This is an optimization exercise on Yosys and OpenROAD, whose aim is small area, a short achievable clock period and few clock cycles per item, not a production implementation.
Only simulation tests tie the RTL to the original design; equivalence was not proved.

==> flow/design.v, too long to show whole: its modules and the start of the top module <==
// module poly_horner_seq: 1839 lines
// module phs_fa: 5 lines
module poly_horner_seq (
    input  logic               clk,
    input  logic               rst,
    input  logic               coeff_we,
    input  logic [3:0]         coeff_addr,
    input  logic signed [15:0] coeff_wdata,
    input  logic signed [15:0] x,
    input  logic               start,
    output logic               busy,
    output logic               done,
    output logic signed [31:0] sum,
    output logic               ovf
);
  // ...
==> flow/run.sh <==
#!/bin/bash
# synth_recipe.tcl (not shown) runs the flow's synth.tcl, then flattens the netlist and writes it again
# the make line also repeats each setting of config.mk as NAME=value (left out here)
make -C /OpenROAD-flow-scripts/flow DESIGN_CONFIG=/design/flow/config.mk WORK_HOME=/design/flow/orfs CLKGATE_MAP_FILE= SYNTH_SCRIPT=/design/flow/synth_recipe.tcl finish
==> flow/config.mk <==
export PLATFORM = sky130hd
export DESIGN_NAME = poly_horner_seq
export DESIGN_NICKNAME = poly_horner_seq
export VERILOG_FILES = /design/flow/design.v
export SDC_FILE = /design/flow/constraint.sdc
export NUM_CORES = 4
export LEC_CHECK = 0
export ABC_AREA = 1
export CAP_MARGIN = 20
export CORE_MARGIN = 2
export CORE_UTILIZATION = 55
export SETUP_SLACK_MARGIN = 3.7
export SLEW_MARGIN = 20
export SYNTH_HIERARCHICAL = 1
export SYNTH_MINIMUM_KEEP_SIZE = 0
==> flow/constraint.sdc <==
create_clock -name core_clock -period 9.0 [get_ports {clk}]
set_input_delay 1.8000 -clock core_clock [delete_from_list [all_inputs] [get_ports {clk}]]
set_output_delay 1.8000 -clock core_clock [all_outputs]
set_load 0.01 [all_outputs]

########

ASSIGNMENT – Show the lines of the records that contain the word "constraint".

PROBLEM SOLUTION –
export SDC_FILE = /design/flow/constraint.sdc
==> flow/constraint.sdc <==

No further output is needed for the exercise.